In deze zaak, die voor het Gerechtshof 's-Hertogenbosch diende, gaat het om de internationale rechtsmacht van de Nederlandse rechter in een civiele procedure. De appellant, zonder bekende woonplaats, heeft hoger beroep ingesteld tegen een vonnis van de rechtbank Oost-Brabant, waarin werd geoordeeld dat de Nederlandse rechter bevoegd is om te oordelen over de vorderingen van de geïntimeerden, die hem hebben gedagvaard tot terugbetaling van geldleningen. De rechtbank had eerder in een vonnis van 1 september 2021 het verweer van de appellant verworpen dat de Nederlandse rechter niet bevoegd zou zijn, omdat hij in het buitenland zou wonen.

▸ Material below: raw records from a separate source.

[config.mk]
export PLATFORM = sky130hd
export DESIGN_NAME = uart_frame_decoder_flat
export DESIGN_NICKNAME = d
export VERILOG_FILES = /design/src/rtl/uart_frame_decoder_if.sv /design/src/rtl/uart_frame_decoder.sv /design/src/flat_wrapper.sv
export SDC_FILE = /design/constraint.sdc
export NUM_CORES = 1
export LEC_CHECK = 0
export ABC_CLOCK_PERIOD_IN_PS = 3500
export BUFFER_PORTS_ARGS = -buffer_cell sky130_fd_sc_hd__buf_4
export CAP_MARGIN = 15
export CORE_ASPECT_RATIO = 1.5
export CORE_MARGIN = 5
export CORE_UTILIZATION = 50
export CTS_BUF_LIST = sky130_fd_sc_hd__clkbuf_2 sky130_fd_sc_hd__clkbuf_4 sky130_fd_sc_hd__clkbuf_8
export CTS_CLUSTER_SIZE = 14
export DETAILED_ROUTE_END_ITERATION = 8
export MAX_ROUTING_LAYER = met4
export PLACE_DENSITY = 0.8
export SLEW_MARGIN = 30
export SYNTH_ARGS = -nofsm -noshare
export SYNTH_HDL_FRONTEND = slang
export SYNTH_SLANG_ARGS = --single-unit
[constraint.sdc]
create_clock -name CLOCK -period 3.5 [get_ports CLOCK]
set_clock_uncertainty 0.2 [all_clocks]
set_input_delay 0 -clock CLOCK [delete_from_list [all_inputs] [get_ports CLOCK]]
set_output_delay 0 -clock CLOCK [all_outputs]
set_load 0.02 [all_outputs]
[src/rtl/uart_frame_decoder_if.sv]
// Byte-stream input and object-table output bundle for uart_frame_decoder.
// The receiver side (master) drives the byte bus; the decoder (slave) drives the results.
interface uart_frame_decoder_if;
    logic [7:0]  dataReceived;
    logic        dataAvail;
    logic        objWrite;
    logic [7:0]  objId;
    logic [9:0]  objX;
    logic [9:0]  objY;
    logic [7:0]  objAttr;
    logic        frameErr;
    logic [7:0]  errCount;
    logic [15:0] frameCount;
    logic        busy;

    modport master (
        output dataReceived, dataAvail,
        input  objWrite, objId, objX, objY, objAttr,
        input  frameErr, errCount, frameCount, busy
    );

    modport slave (
        input  dataReceived, dataAvail,
        output objWrite, objId, objX, objY, objAttr,
        output frameErr, errCount, frameCount, busy
    );
endinterface

[src/rtl/uart_frame_decoder.sv]
// Assembles SYNC/ID/XH/XL/YH/YL/ATTR/CSUM sprite frames from a toggle-flagged byte
// stream and issues one-cycle object-table writes or frame-error strobes.
module uart_frame_decoder #(
    parameter logic [7:0] SYNC_BYTE = 8'hAA,
    parameter int         MAX_OBJ   = 64,
    parameter int         TIMEOUT   = 5000
) (
    input logic                 CLOCK,
    input logic                 reset,
    uart_frame_decoder_if.slave bus
);

    typedef enum logic [2:0] {
        S_HUNT, S_ID, S_XH, S_XL, S_YH, S_YL, S_ATTR, S_CSUM
    } state_t;

    localparam int            TW   = $clog2(TIMEOUT + 1);
    localparam logic [TW-1:0] TMAX = TW'(TIMEOUT - 1);

    state_t        state_q, state_d;
    logic          avail_q, avail_d;
    logic [TW-1:0] tmo_q, tmo_d;
    logic [7:0]    csum_q, csum_d;
    logic [7:0]    id_sh_q, id_sh_d;
    logic [1:0]    xh_sh_q, xh_sh_d;
    logic [7:0]    xl_sh_q, xl_sh_d;
    logic [1:0]    yh_sh_q, yh_sh_d;
    logic [7:0]    yl_sh_q, yl_sh_d;
    logic [7:0]    attr_sh_q, attr_sh_d;

    logic          obj_write_q, obj_write_d;
    logic [7:0]    obj_id_q, obj_id_d;
    logic [9:0]    obj_x_q, obj_x_d;
    logic [9:0]    obj_y_q, obj_y_d;
    logic [7:0]    obj_attr_q, obj_attr_d;
    logic          frame_err_q, frame_err_d;
    logic [7:0]    err_cnt_q, err_cnt_d;
    logic [15:0]   frame_cnt_q, frame_cnt_d;
    logic          busy_q, busy_d;

    logic          ev;
    logic          reject;
    logic [7:0]    rx;

    always_comb begin
        state_d     = state_q;
        avail_d     = bus.dataAvail;
        tmo_d       = tmo_q;
        csum_d      = csum_q;
        id_sh_d     = id_sh_q;
        xh_sh_d     = xh_sh_q;
        xl_sh_d     = xl_sh_q;
        yh_sh_d     = yh_sh_q;
        yl_sh_d     = yl_sh_q;
        attr_sh_d   = attr_sh_q;
        obj_write_d = 1'b0;
        obj_id_d    = obj_id_q;
        obj_x_d     = obj_x_q;
        obj_y_d     = obj_y_q;
        obj_attr_d  = obj_attr_q;
        frame_err_d = 1'b0;
        err_cnt_d   = err_cnt_q;
        frame_cnt_d = frame_cnt_q;
        reject      = 1'b0;
        ev          = bus.dataAvail ^ avail_q;
        rx          = bus.dataReceived;

        if (state_q == S_HUNT) begin
            tmo_d = '0;
            if (ev && rx == SYNC_BYTE) begin
                state_d   = S_ID;
                csum_d    = '0;
                id_sh_d   = '0;
                xh_sh_d   = '0;
                xl_sh_d   = '0;
                yh_sh_d   = '0;
                yl_sh_d   = '0;
                attr_sh_d = '0;
            end
        end else if (ev) begin
            // A byte arriving on the expiry cycle still counts, so ev is tested before the timeout.
            tmo_d = '0;
            unique case (state_q)
                S_ID:   begin id_sh_d   = rx;      csum_d = csum_q ^ rx; state_d = S_XH;   end
                S_XH:   begin xh_sh_d   = rx[1:0]; csum_d = csum_q ^ rx; state_d = S_XL;   end
                S_XL:   begin xl_sh_d   = rx;      csum_d = csum_q ^ rx; state_d = S_YH;   end
                S_YH:   begin yh_sh_d   = rx[1:0]; csum_d = csum_q ^ rx; state_d = S_YL;   end
                S_YL:   begin yl_sh_d   = rx;      csum_d = csum_q ^ rx; state_d = S_ATTR; end
                S_ATTR: begin attr_sh_d = rx;      csum_d = csum_q ^ rx; state_d = S_CSUM; end
                S_CSUM: begin
                    state_d = S_HUNT;
                    if (csum_q == rx && int'(id_sh_q) < MAX_OBJ) begin
                        obj_write_d = 1'b1;
                        obj_id_d    = id_sh_q;
                        obj_x_d     = {xh_sh_q, xl_sh_q};
                        obj_y_d     = {yh_sh_q, yl_sh_q};
                        obj_attr_d  = attr_sh_q;
                        frame_cnt_d = frame_cnt_q + 16'd1;
                    end else begin
                        reject = 1'b1;
                    end
                end
                default: state_d = S_HUNT;
            endcase
        end else if (tmo_q == TMAX) begin
            state_d = S_HUNT;
            tmo_d   = '0;
            reject  = 1'b1;
        end else begin
            tmo_d = tmo_q + 1'b1;
        end

        if (reject) begin
            frame_err_d = 1'b1;
            if (err_cnt_q != '1) err_cnt_d = err_cnt_q + 8'd1;
        end

        busy_d = (state_d != S_HUNT);
    end

    always_ff @(posedge CLOCK) begin
        if (!reset) begin
            state_q     <= S_HUNT;
            avail_q     <= bus.dataAvail;
            tmo_q       <= '0;
            csum_q      <= '0;
            id_sh_q     <= '0;
            xh_sh_q     <= '0;
            xl_sh_q     <= '0;
            yh_sh_q     <= '0;
            yl_sh_q     <= '0;
            attr_sh_q   <= '0;
            obj_write_q <= 1'b0;
            obj_id_q    <= '0;
            obj_x_q     <= '0;
            obj_y_q     <= '0;
            obj_attr_q  <= '0;
            frame_err_q <= 1'b0;
            err_cnt_q   <= '0;
            frame_cnt_q <= '0;
            busy_q      <= 1'b0;
        end else begin
            state_q     <= state_d;
            avail_q     <= avail_d;
            tmo_q       <= tmo_d;
            csum_q      <= csum_d;
            id_sh_q     <= id_sh_d;
            xh_sh_q     <= xh_sh_d;
            xl_sh_q     <= xl_sh_d;
            yh_sh_q     <= yh_sh_d;
            yl_sh_q     <= yl_sh_d;
            attr_sh_q   <= attr_sh_d;
            obj_write_q <= obj_write_d;
            obj_id_q    <= obj_id_d;
            obj_x_q     <= obj_x_d;
            obj_y_q     <= obj_y_d;
            obj_attr_q  <= obj_attr_d;
            frame_err_q <= frame_err_d;
            err_cnt_q   <= err_cnt_d;
            frame_cnt_q <= frame_cnt_d;
            busy_q      <= busy_d;
        end
    end

    assign bus.objWrite   = obj_write_q;
    assign bus.objId      = obj_id_q;
    assign bus.objX       = obj_x_q;
    assign bus.objY       = obj_y_q;
    assign bus.objAttr    = obj_attr_q;
    assign bus.frameErr   = frame_err_q;
    assign bus.errCount   = err_cnt_q;
    assign bus.frameCount = frame_cnt_q;
    assign bus.busy       = busy_q;

endmodule

[src/flat_wrapper.sv]
// flat-port wrapper written by rule: the top's interface ports become plain ports
module uart_frame_decoder_flat 
#(
    parameter logic [7:0] SYNC_BYTE = 8'hAA,
    parameter int         MAX_OBJ   = 64,
    parameter int         TIMEOUT   = 5000
)
  (CLOCK, reset, bus_dataReceived, bus_dataAvail, bus_objWrite, bus_objId, bus_objX, bus_objY, bus_objAttr, bus_frameErr, bus_errCount, bus_frameCount, bus_busy);
  uart_frame_decoder_if bus_i ();
  input logic CLOCK;
  input logic reset;
  input wire logic [$bits(bus_i.dataReceived)-1:0] bus_dataReceived;
  input wire logic [$bits(bus_i.dataAvail)-1:0] bus_dataAvail;
  output wire logic [$bits(bus_i.objWrite)-1:0] bus_objWrite;
  output wire logic [$bits(bus_i.objId)-1:0] bus_objId;
  output wire logic [$bits(bus_i.objX)-1:0] bus_objX;
  output wire logic [$bits(bus_i.objY)-1:0] bus_objY;
  output wire logic [$bits(bus_i.objAttr)-1:0] bus_objAttr;
  output wire logic [$bits(bus_i.frameErr)-1:0] bus_frameErr;
  output wire logic [$bits(bus_i.errCount)-1:0] bus_errCount;
  output wire logic [$bits(bus_i.frameCount)-1:0] bus_frameCount;
  output wire logic [$bits(bus_i.busy)-1:0] bus_busy;
  assign bus_i.dataReceived = bus_dataReceived;
  assign bus_i.dataAvail = bus_dataAvail;
  assign bus_objWrite = bus_i.objWrite;
  assign bus_objId = bus_i.objId;
  assign bus_objX = bus_i.objX;
  assign bus_objY = bus_i.objY;
  assign bus_objAttr = bus_i.objAttr;
  assign bus_frameErr = bus_i.frameErr;
  assign bus_errCount = bus_i.errCount;
  assign bus_frameCount = bus_i.frameCount;
  assign bus_busy = bus_i.busy;
  uart_frame_decoder #(.SYNC_BYTE(SYNC_BYTE), .MAX_OBJ(MAX_OBJ), .TIMEOUT(TIMEOUT)) u_core (.CLOCK(CLOCK), .reset(reset), .bus(bus_i));
endmodule
==> metrics.txt, run 1 <==
Pleak=about 2.2 nW; hold path endpoint=u_core.avail_q$_DFF_P_; Net Count, Synth=623; FF-to-FF setup slack=~0.58 ns; first-pass GRT wire length=20.1 mm; xor/xnor cell area share of the yosys netlist=0.0641; Fmax achieved=0.343 GHz; layout cells sized above 1=0.172; top post-synthesis cells by area=dfxtp_1, nand2_1, nor2_1; #FFs+latches synth=124; vias in the first global route=4266; core footprint=roughly 0.01 sq mm; Yosys cell types=43; H-tree depth=4; CTS root buffer=clkbuf_8; maximum VDD drop=255 uV; WL final=12.1 mm; row cnt=45; Pwr per Cell Area=around 430 mW/mm^2; CTS Buf Count=17; Setup TNS Final=0 ns; Crit path required time=3.59 ns; CTS Buffer Depth=2; cell taking the most area after synthesis=dfxtp_1; max cap viols=0; Clock Sinks=about 120; Avg Vias per Cell=about 5.6; status=complete, no violations; crit path kind=flip-flop to flip-flop; post-route antenna net violation count=0; Layout area overhead=20.4%; Hold Path Stages=2; worst r2r src=u_core.avail_q$_DFF_P_; initial core utilization=0.502; Top Ports=74; die height=around 130 um; largest family of logic cells by synthesized area=simple AND/OR/NAND/NOR gates; PortBufs=73; post-synthesis mux area share=0.00398; worst-margin pin slew=between 0.7 and 0.8 ns; sequential element share of the synthesized area=0.493; Syn. warnings=0; Worst-path clk slew=0.07 ns; worst skew pair latency=between 0.4 and 0.5 ns; # setup viols final=0; DP Cell Count=about 770; Die Width=~92 um; die area=roughly 0.012 sq mm; GP Congestion=0.947; wire per inst=approximately 15 um; Post-synth EDFFs=0; FFs w/ async S/R, synth=0; count leader, synth=dfxtp_1; DR pass1 iterations=5; type of destination of the critical path=flip-flop; Reg2Reg Depth=6; post-detail-place hpwl=~8.3 mm; Slew Viols, Final=0; syn_area_per_cell=8.27 sq um; mapped cell area=a little over 0.005 sq mm; Synth Instances=slightly above 600; gr usage total=0.211; initial DRC count=roughly 360; Ant. Diodes=0; crit start category=flip-flop; adder and majority gate portion of the synthesized area=0.00745; hold_sp=bus_dataAvail; final worst-path cycle share=0.834; initial antenna violation count=0; Simple-Gate Fraction of Synth Area=0.275; Post-Layout Cell Count=slightly above 800; fin crit period=approximately 2.9 ns; Fin. Hold Viols=0; Slew headroom=0.515; Critical R2R Capture=u_core.bus.frameCount[15]$_SDFFE_PN0P_; Post-CTS Setup Inserts=0; DRC errors left=0; most frequent cells after synthesis=dfxtp_1, nand2_1, nor2_1; Nets=roughly 690; top-area cell type share of the netlist area=0.493; CTS tree=done; WP data arrival=3.01 ns; largest net degree at the start of global routing=48; gr ovfl total=0; largest fanout on the critical path=18; via count=between 4000 and 5000; Synth Area in Compound Gates=0.120; ys flop type=dfxtp_1; worst min path class=primary input to flip-flop; RSZ-0062 raised after global routing=false; Filler cells=905
==> flip-flops by register name, indices dropped and copies added, names as in the netlist, 3 cells and up <==
name and count:
u_core.bus.errCount 8, u_core.yl_sh_q 8, u_core.tmo_q 13, u_core.bus.objY 10
u_core.attr_sh_q 8, u_core.bus.frameCount 16, u_core.csum_q 8, u_core.id_sh_q 8
u_core.bus.objX 10, u_core.state_q 3, u_core.bus.objId 8, u_core.xl_sh_q 8
u_core.bus.objAttr 8
==> kinds of logic (layout without fill, tap and decap cells) <==
| group | count (synthesis) | after routing |
|---|---|---|
| and+or+nand+nor | 298 | 298 |
| DFF | 124 | 124 |
| AOI/OAI and AO/OA | 107 | 107 |
| buffers and inverters | 39 | 122 |
| xor gates and xnor gates | 36 | 36 |
| adders and majority gates | 3 | 3 |
| muxes | 2 | 2 |
==> metrics by stage <==
step,utilization,power [W],setup slack [ns],cell area (sq um),hold WS [ns]
after detailed placement,0.559,0.00151,0.583,5600,-0.0348
after CTS,0.605,0.00266,0.576,6070,0.0348
after floorplan,-,0.00148,0.876,5040,-0.172
after global placement,0.559,0.00151,0.684,5600,-0.0394
final,0.605,0.00263,0.581,6070,0.0892
after global routing,0.605,0.00274,0.380,6070,0.0674
==> cell type report <==
| class | count | area [sq um] | share of cell area |
|---|---|---|---|
| Sequential cell | 124 | 2480 | 0.409 |
| Multi-Input combinational cell | 446 | 2380 | 0.392 |
| Timing Repair Buffer | 87 | 678 | 0.112 |
| Clock buffer | 20 | 269 | 0.0443 |
| Tap cell | 117 | 146 | 0.0241 |
| Clock inverter | 11 | 95.1 | 0.0157 |
| Inverter | 4 | 15.0 | 0.00248 |
==> cells in the final DEF (no fill, tap or decap), types with 3 or more instances in the layout <==
cell	netlist	layout
nor2_1	87	87
clkbuf_8	3	19
clkinv_2	0	5
ha_1	3	3
xnor2_1	18	18
dfxtp_1	124	124
dlygate4sd3_1	1	10
buf_4	0	77
o21ai_0	31	31
xor2_1	17	17
nand2_1	103	103
nand4_1	14	14
clkinvlp_4	0	3
a31oi_1	16	16
nor4_1	5	5
nor3_1	5	5
nand2b_1	12	12
inv_1	3	3
nand3_1	34	34
and2_1	9	9
a21oi_1	50	50
a32oi_1	4	4
and3_1	7	7
or3_1	6	6
==> per-layer routing <==
metal,vias up,global-route usage,routed length [um]
met1,2138,0.240,4880
li1,2212,-,-
met3,22,0.0603,681
met4,0,0.0909,291
met2,143,0.343,6200
met5,-,-,0
==> repair_timing <==
action | CTS | global route
hold buffers | 10 | 0
hold endpoints to repair | 55 | 0
gates resized for setup | 0 | 0
endpoints found under the setup margin | 0 | 0
==> where the power goes <==
part	internal (W)	switching (W)	total, W
combinational	0.0000257	0.0000470	0.0000727
clock	0.000598	0.000550	0.00115
sequential	0.00141	0.00000152	0.00141
total	0.00204	0.000599	0.00263
==> critical path: stages (launching register included) <==
cell	delay (ns)
dfxtp_1	0.39
xor2_2	0.31
nand4_1	0.31
or4_1	0.90
nor4_1	0.46
xnor2_1	0.16
nor2_1	0.05
==> worst max-delay path by stage <==
| stage | slack (ns) | endpoint | cells after the start | start |
|---|---|---|---|---|
| final | 0.58 | u_core.bus.frameCount[15]$_SDFFE_PN0P_ | 6 | u_core.avail_q$_DFF_P_ |
| after global routing | 0.38 | u_core.bus.frameCount[15]$_SDFFE_PN0P_ | 6 | u_core.avail_q$_DFF_P_ |
| after CTS | 0.58 | u_core.bus.frameCount[15]$_SDFFE_PN0P_ | 6 | u_core.avail_q$_DFF_P_ |
| after detailed placement | 0.58 | u_core.bus.frameCount[15]$_SDFFE_PN0P_ | 6 | u_core.avail_q$_DFF_P_ |
| after global placement | 0.68 | u_core.bus.frameCount[11]$_SDFFE_PN0P_ | 6 | u_core.avail_q$_DFF_P_ |
| after floorplan | 0.88 | u_core.bus.errCount[5]$_SDFFE_PN0P_ | 6 | u_core.tmo_q[5]$_SDFF_PP0_ |
Power figures use the tool's default switching activity.
==> inputs of run 2 (changes only) <==
Settings changed: ABC_AREA from default to 1, ABC_CLOCK_PERIOD_IN_PS 3500 to 2400, PLACE_DENSITY 0.8 to 0.83.
Clock period 3.5 ns to 2.4 ns, I/O delays scaled along.
==> run 2 against run 1 <==
Effect of this change:
- clock power rose by 66%
- flip-flop and latch count unchanged
- sequential power increased by 47%
- global-route usage is 0.72 points lower
- combinational power up 82%
- synthesized cell count rose by 18%
- largest power group unchanged
- routed wire length increased by 0.37%
- critical path depth increased by 2
- cell area grew 6.8%
- non-clock buffer count up 6
- highest routed layer unchanged
==> metrics.txt, run 2 <==
cell taking the most area after synthesis=dfxtp_1; crit path kind=flip-flop to flip-flop; most common cell after layout, fill and taps aside=nand2_1; hold_buf cts=10 (unchanged); count leader, synth=nand2_1; flip-flop count of the largest register after layout=16 (unchanged); row cnt=46 (+2.2%); CP Cell Sequence=xnor2_2 > buf_4 > inv_1 > nand3_1 > nor2_2 > nor2_2 > nand2_1 > a21oi_1; slowest cell delay on critical path=0.32 ns (-0.58 ns); vias in the first global route=4490 (+5.3%); CTS tree=done; Syn. warnings=0 (unchanged); FF-to-FF setup slack=0.43 ns (-0.15 ns); DRC errors left=0 (unchanged); Layout area overhead=22.6%; ys flop type=dfxtp_1; top-area cell type share of the netlist area=0.470 (-0.0231); H-tree depth=4 (unchanged); Pwr per Cell Area=635 mW/mm^2 (+46%); DR pass1 iterations=5 (unchanged); initial antenna violation count=0 (unchanged); FFs w/ async S/R, synth=0 (unchanged); CTS Buf Count=17 (unchanged); Finished Core Util=0.618 (+0.0131); commonest non-fill, non-tap cells in the layout=nand2_1, dfxtp_1, nor2_1; WP data arrival=2.13 ns (-0.88 ns); Pleak=2.54 nW (+14%); Net Count, Synth=730 (+17%); Ant. Diodes=0 (unchanged); CP most frequent cell=nor2_2; Synth Instances=716 (+18%); sequential element share of the synthesized area=0.470 (-0.0231); CTS root buffer=clkbuf_8; initial DRC count=252 (-29%); Clock Sinks=124 (unchanged); hold_sp=bus_dataAvail; Yosys cell types=34 (-21%); Avg Vias per Cell=5.06 (-9.3%); Critical R2R Capture=u_core.id_sh_q[4]$_SDFFE_PN0P_; Total Power=0.00411 W (+56%); WL final=12.1 mm (+0.37%); # setup viols final=0 (unchanged); Nets=815 (+17%); CTS Buffer Depth=2 (unchanged); final worst-path cycle share=0.820 (-0.0145); post-detail-place hpwl=8.65 mm (+3.8%); post-route antenna net violation count=0 (unchanged); most frequent cells after synthesis=nand2_1, dfxtp_1, nor2_1; die height=136 um (+2.2%); Setup TNS Final=0 ns (unchanged); CTS resizes=0 (unchanged); initial core utilization=0.504 (+0.00192); PortBufs=73 (unchanged); max cap viols=0 (unchanged); first-pass GRT wire length=20.3 mm (+0.62%); Die Width=93.9 um (+2.2%); Hold Path Stages=2 (unchanged); layout cells sized above 1=0.170 (-0.00222); #FFs+latches synth=124 (unchanged); Fmax achieved=0.508 GHz (+48%); syn_area_per_cell=7.38 sq um (-11%); Post-CTS Setup Inserts=0 (unchanged); gr ovfl total=0 (unchanged); Worst-path clk slew=0.06 ns (about the same); gr usage total=0.203 (-0.00717); hold path endpoint=u_core.avail_q$_DFF_P_; Top Ports=74 (unchanged); worst min path class=primary input to flip-flop; top post-synthesis cells by area=dfxtp_1, nand2_1, nor2_1; DP Cell Count=916 (+19%); Crit path required time=2.56 ns (-1.03 ns); RSZ-0062 raised after global routing=false; largest net degree at the start of global routing=56 (+17%); Post-Layout Cell Count=957 (+18%); status=complete, no violations; worst skew pair latency=0.44 ns (about the same); crit start category=flip-flop; Slew headroom=0.626 (+0.111); core footprint=0.0105 sq mm (+4.5%); wire per inst=12.6 um (-15%); fin crit period=1.97 ns (-0.952 ns); Slew Viols, Final=0 (unchanged); type of destination of the critical path=flip-flop; Reg2Reg Depth=8 (+2); Fin. Hold Viols=0 (unchanged); CP max stage cell=dfxtp_1; worst-margin pin slew=0.560 ns (-0.166 ns); worst r2r src=u_core.avail_q$_DFF_P_; largest fanout on the critical path=11 (-7); GP Congestion=0.920 (-2.9%); mapped cell area=0.00528 sq mm (+4.9%); maximum VDD drop=374 uV (+47%); Post-synth EDFFs=0 (unchanged); via count=4842 (+7.2%); die area=0.0128 sq mm (+4.5%)
[run 2: changes by cell type in the layout (fill, tap and decap cells not counted), sizes merged, moves of 7 or more]
cell and delta:
nand2 +64, inv +49, nor2 +33, a31oi -16
a21oi +15, nand2b -12, xnor2 -12, nor3 +10
and2 -9, and3 -9, o21ai +9, a22oi +7
[run 2: kinds of logic after synthesis]
kind of cell | count (synthesis) | synth area share
adder cells (fa/ha/maj) | 3 | 0.00710
XOR/XNOR | 21 | 0.0362
buffers and inverters | 82 | 0.0656
AO/OA/AOI/OAI | 115 | 0.114
flip-flops | 124 | 0.470
AND/OR/NAND/NOR | 371 | 0.308
[run 2: per-layer routing]
metal  track usage  up-vias  wire length [um]
met5             -        -                 0
met4        0.0843        0               294
met3        0.0493       23               570
met2         0.355      126              6400
met1         0.219     2194              4830
li1              -     2499                 -
[run 2: area by class of cell]
cell class,instances,area (sq um)
sequential,124,2480
clock buffer,24,305
fill,946,4000
inverter,55,206
clock inverter,7,113
multi-input combinational,510,2450
timing repair buffer,93,736
tap,144,180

De beoordeling van de rechtsmacht is gebaseerd op artikel 2 van het Wetboek van Burgerlijke Rechtsvordering (Rv), dat bepaalt dat de Nederlandse rechter rechtsmacht heeft als de gedaagde zijn woonplaats of gewone verblijfplaats in Nederland heeft op het moment van de dagvaarding. Het hof concludeert dat de appellant in augustus 2020 zijn gewone verblijfplaats in Nederland had, ondanks zijn zakelijke belangen in het buitenland en het feit dat hij ook een verblijfsvergunning voor het buitenland heeft. Het hof oordeelt dat de feitelijke situatie, waarin de appellant in Nederland verbleef en daar een woning bezat, bepalend is voor de rechtsmacht.
Daarnaast vordert de appellant de opheffing van conservatoire beslagen die tegen hem zijn gelegd, maar het hof wijst deze vordering af, omdat de rechtsmacht van de Nederlandse rechter niet ter discussie staat. Het hof bekrachtigt het vonnis van de rechtbank en verwijst de zaak terug naar de rechtbank voor verdere behandeling van de hoofdzaak. De appellant wordt veroordeeld in de proceskosten van het hoger beroep, die zijn vastgesteld op € 5.601,00 voor griffierecht en € 1.671,00 voor salaris advocaat, vermeerderd met wettelijke rente indien niet tijdig betaald.